I remember the scene distinctly: I was sitting at my kitchen table and all the walls were decorated with flip chart paper. As part of my graduate studies, I had begun charting the laws, or morals, of the grand narratives of two major types of societies.
I had read the work of Riane Eisler, a cultural theorist, several years prior. In The Chalice and the Blade, Eisler had identified two designs a society could choose from for its grand narrative: dominator and partnership. The former was hierarchical; the latter was a network of relationships.
I decided to map the design of those grand narratives, informed in part by my studies in Jungian psychology and feminist theory.
Choose Your Adventure
A top-of-the-head activity, I documented the designs of two grand narratives, each of which fell roughly into masculine and feminine ways of being and leading.

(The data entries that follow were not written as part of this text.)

### design/flow/run.sh
#!/bin/bash
# OpenROAD 26Q1-2900-gdf79404cd8, Yosys 0.63+post, stock flow scripts
make -C /OpenROAD-flow-scripts/flow DESIGN_CONFIG=/design/flow/config.mk WORK_HOME=/design/flow/orfs finish
### design/flow/config.mk
export PLATFORM = sky130hd
export DESIGN_NAME = Hazard_Unit
export DESIGN_NICKNAME = Hazard_Unit
export VERILOG_FILES = /design/flow/design.v
export SDC_FILE = /design/flow/constraint.sdc
export NUM_CORES = 4
export LEC_CHECK = 1
export CORE_AREA = 10 10 99 99
export DIE_AREA = 0 0 109 109
### design/flow/constraint.sdc
current_design Hazard_Unit

set clk_period 4.4
set clk_io_pct 0.2

create_clock -name clk0 -period $clk_period [get_ports {clk}]

set non_clock_inputs [all_inputs -no_clocks]
set_input_delay [expr $clk_period * $clk_io_pct] -clock clk0 $non_clock_inputs
set_output_delay [expr $clk_period * $clk_io_pct] -clock clk0 [all_outputs]
### design/flow/design.v
`timescale 1ns / 1ps
`default_nettype none
`timescale 1ns / 1ps
module Hazard_Unit(
	input wire clk, 
	input wire [15:0] DIBus,
	input wire [15:0] EIBus,
	input wire [15:0] MIBus,
	input wire [4:0] D_rs, D_rt,
	input wire [4:0] E_rs, E_rt, E_WRA,
	input wire E_RegWrite,
	input wire [4:0] M_rt, M_WRA,
	input wire M_RegWrite,
	input wire [4:0] W_WRA,
	input wire W_RegWrite,
	output wire stall,
	output wire PassSrcRD1_D, PassSrcRD2_D,
	output wire [1:0] PassSrcA_E, PassSrcB_E,
	output wire PassSrc_M
    );
	reg [1:0] reg_TnewM;
	wire [1:0] TnewE, TnewM, Tuse_rs, Tuse_rt;
	wire stall_rs, stall_rs_E, stall_rs_M;
	wire stall_rt, stall_rt_E, stall_rt_M;
	assign TnewE = (EIBus[2] || EIBus[7] || EIBus[11] ||
					EIBus[5] || EIBus[8]) ? 0 :
					(EIBus[0] || EIBus[1] ||
					EIBus[14] || EIBus[4] || EIBus[3] || EIBus[13] || EIBus[9]) ? 1 :
					(EIBus[6] || EIBus[10])  ? 2 : 0;
	assign TnewM = reg_TnewM;
	always @(posedge clk)	reg_TnewM = (TnewE == 0) ? 0 : (TnewE - 1);
	assign Tuse_rs = (DIBus[2] || DIBus[5] || DIBus[13]) ? 0 : 1;
	assign Tuse_rt = (DIBus[5]) ? 0 :
					 (DIBus[0] || DIBus[1]) ? 1 :
					 (DIBus[7] || DIBus[11]) ? 2 : 3;
	assign stall_rs_E = (D_rs != 0) && (TnewE > Tuse_rs) && (D_rs == E_WRA && E_RegWrite == 1);
	assign stall_rs_M = (D_rs != 0) && (TnewM > Tuse_rs) && (D_rs == M_WRA && M_RegWrite == 1);
	assign stall_rt_E = (D_rt != 0) && (TnewE > Tuse_rt) && (D_rt == E_WRA && E_RegWrite == 1);
	assign stall_rt_M = (D_rt != 0) && (TnewM > Tuse_rt) && (D_rt == M_WRA && M_RegWrite == 1);
	assign stall_rs = stall_rs_E || stall_rs_M;
	assign stall_rt = stall_rt_E || stall_rt_M;
	assign stall = stall_rs || stall_rt;
	assign PassSrcRD1_D = (D_rs != 0) && (M_RegWrite == 1) && (D_rs == M_WRA);
	assign PassSrcRD2_D = (D_rt != 0) && (M_RegWrite == 1) && (D_rt == M_WRA);
	assign PassSrcA_E = (E_rs != 0) && (M_RegWrite == 1) && (E_rs == M_WRA) ? 2'b01 :
						(E_rs != 0) && (W_RegWrite == 1) && (E_rs == W_WRA) ? 2'b10 : 2'b00;
	assign PassSrcB_E = (E_rt != 0) && (M_RegWrite == 1) && (E_rt == M_WRA) ? 2'b01 :
						(E_rt != 0) && (W_RegWrite == 1) && (E_rt == W_WRA) ? 2'b10 : 2'b00;
	assign PassSrc_M = (M_rt != 0) && (W_RegWrite == 1) && (M_rt == W_WRA) ? 1 : 0;
endmodule
==> design notes <==
The run finished with clean final reports. The number of endpoints failing setup at the final stage was 0. The tools report the buffer depth of the longest clock path as 2. After Yosys synthesis, AND-OR and OR-AND compound gates account for 5.070% of the synthesized area.

The logs give 11.50% for the fraction of the core area occupied by cells at floorplan and 0 ps for the setup total negative slack. For the global-route wire length before repair, the log shows 5706 um. For this block, the routed nets add up to 3884 um of wire. The tools report the yosys cell count as 115. The run gives 4.507% for the sequential share of the synthesized area.

In the post-synthesis netlist, the biggest area contributors are sky130_fd_sc_hd__xnor2_1 (30%), sky130_fd_sc_hd__xor2_1 (14%), sky130_fd_sc_hd__ha_1 (9.9%), sky130_fd_sc_hd__nand4_1 (5.6%), sky130_fd_sc_hd__nor4_2 (5.6%). The cell repeated most along the worst path is sky130_fd_sc_hd__clkdlybuf4s50_1. Using the TritonRoute via totals, the vias-per-cell ratio works out to 3.571. Register bit count reported by yosys: 2.

The final routed DRC violation total was 0. The number of flip-flops in the largest register is 2. The delay contributed by the slowest stage of the critical path was 480 ps; the number of placement rows was 32. The share of post-route cells with drive strength above 1 came out at 8.333%. On the critical path the data arrives at 3350 ps. The run gives 0.7708 as the placer congestion estimate. The tools report the cell count after synthesis as 115.

Setup repair after global routing left no endpoint under its margin. The pin slew with the least headroom to its limit was 555.7 ps; the multiplexer share of the synthesized area was 0%. The critical path in the final layout is reported with a setup slack of 167.4 ps. The fraction of the mapped netlist area in simple logic gates was 35.49%. In the layout the commonest cells are sky130_fd_sc_hd__clkdlybuf4s50_1 (72), sky130_fd_sc_hd__xnor2_1 (30), sky130_fd_sc_hd__xor2_1 (14). The logs give 0 for the final hold violation count and 62.61% for the max-slew headroom at the worst pin.

For reference, the critical path is launched at EIBus[14]. All stages included, the depth of the critical timing path comes to 11. The cell area that synthesis handed to floorplanning was 888.4 um2. The post-synthesis xor/xnor area fraction is 43.38%, and the worst ir drop on vdd is 0.04056 mV.

The final global-route overflow total came out at 0. Per the detail_route report, routed wire per instance is 13.21 um. In this build the clock could be raised as far as 236.3 MHz. With the number of clock buffers inserted by TritonCTS at 3, the count of unique library cells instantiated by Yosys is 23. Per the OpenROAD floorplan log, the area of the die is 11880 um2.

The power per cell area came out at 123.7 nW/um2. Class of the tightest hold or removal check: in -> reg. The design draws 0.2234 mW. The setup slack at placement was 79.80 ps.

The logs give 0 for the number of buffers inserted for hold repair after clock tree synthesis and 3520 ps for the required time of the critical path. The timing report shows that the slowest cell on the worst path is sky130_fd_sc_hd__clkdlybuf4s50_1. The routed design could run at a clock period as short as 4233 ps. TritonCTS built the clock tree. According to the floorplan report, the die height is 109 um.

The count of instances resized after the clock tree is built came out at 0. The critical path goes through clkdlybuf4s50_1 -> nor4_1 -> nand2_1 -> nor3_2 -> buf_4 -> ha_1 -> a21oi_1 -> o2111ai_1 -> or3_1 -> nand4_1 -> clkdlybuf4s50_1. Per the post-CTS timing run, clock transition at the registers of the reported paths is 30 ps. The number of levels in the clock H-tree was 1.

The cell type group with the largest total delay on the critical path is buffers and inverters. From synthesis to final layout, the design area changed by 103.4%. The final clock period utilization by the worst path was 96.20%. The run gives 0 for the antenna diode instance count. The tools report the antenna violation net count after detailed routing as 0. Among the non-sequential cells, XOR/XNOR gates take the most area. With the biggest fanout along the worst timing path at 3, the total of buffers placed on input and output ports is 72.

The stage-log warning count is 52. The count of pins over their slew limit was 0. The tools report the via count of the first global-routing pass as 1098. The worst hold path depth is 3, and the number of setup buffers added after CTS is 0. Per the synthesis report, the single largest cell type by area occupies 29.58% of cell area.

The buffering stage count on the worst path with inverters included is 3, and the leakage power summed over all cells is 0.5870 nW. The synthesized area per cell is 7.725 um2. Before antenna repair, the detailed router went through 3 iterations. Core area: 7727 um2. The run gives 1 as the synthesis warning total.

Summed over all instances, the cell type with the most area after synthesis is sky130_fd_sc_hd__xnor2_1. Initial antenna violation count: 0. Among logic cells in the layout, the one with the most instances is sky130_fd_sc_hd__clkdlybuf4s50_1. The worst setup path is launched from an input port.

Critical path endpoint: stall. In this run the maximum-capacitance check reported violations numbering 0. Note, the detailed placer reported a final HPWL of 3587 um. The die is 109 um wide.

The run gives 5 as the maximum number of pins on one net before global-route repair. The worst setup path is captured at an output pin. The CTS log lists the clock sinks for this run as 2.

For the DRC violation total after the first TritonRoute iteration, the log shows 16. Pin placement for this block handled 100 I/O pins. Detailed routing inserted a total of 1050 vias.

The setup path with the least slack is of type in -> out. After Yosys synthesis, full adders, half adders and majority gates account for 9.859% of the synthesized area. The yosys synthesis chip area is 888.4 um2. The clock root buffer is sky130_fd_sc_hd__clkbuf_8. Overall routing resource usage recorded by global route was 6.076%.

Choice 1: A Patriarchal/Masculine Design
I began with the grand narrative for the American culture I’d been born into, in large part to understand why I had such a negative self-image. This grand narrative’s morals, or beliefs, leaned toward the masculine and, in their aberrant forms, patriarchal.
These morals, or beliefs, included:
Life is dualistic (either/or)
Reason and analysis rule
Human beings are imperfect/sinners
Hierarchy/power over ensures survival
Choice 2: A Matriarchal-Matrilineal/Feminine Design
At the time I was also studying feminist theory and women’s prehistory, so I also mapped the grand narrative, and related beliefs or morals, for societies whose orientation was more feminine.
These included beliefs such as:
Paradox is part of life
Intuition and emotions give us information
Human beings are magical/spiritual beings
Symbiosis and systems thinking ensure survival.
Fictional Bones
As I sat in my kitchen, and stared at the my handiwork, I suddenly saw the fiction of beliefs. I was tangentially aware of this when creating stories for corporate training. But I had never seen that fiction in my culture’s grand narrative, nor been aware of how those beliefs my own story to my detriment.
Why, I was a pawn in a larger social game, I realized. So was my dad, whom I had blamed much of my life for my issues with men and power. The grand narrative was manipulating us both.
As I stared at the pages that littered those walls, it dawned on me: If it’s all stories anyway, I could choose the one I liked. I could play out the role of the sinner, as my patriarchal religious upbringing demanded I do. But I could also choose the role of a magical being, as matriarchal/matrilineal cultures suggested as an option.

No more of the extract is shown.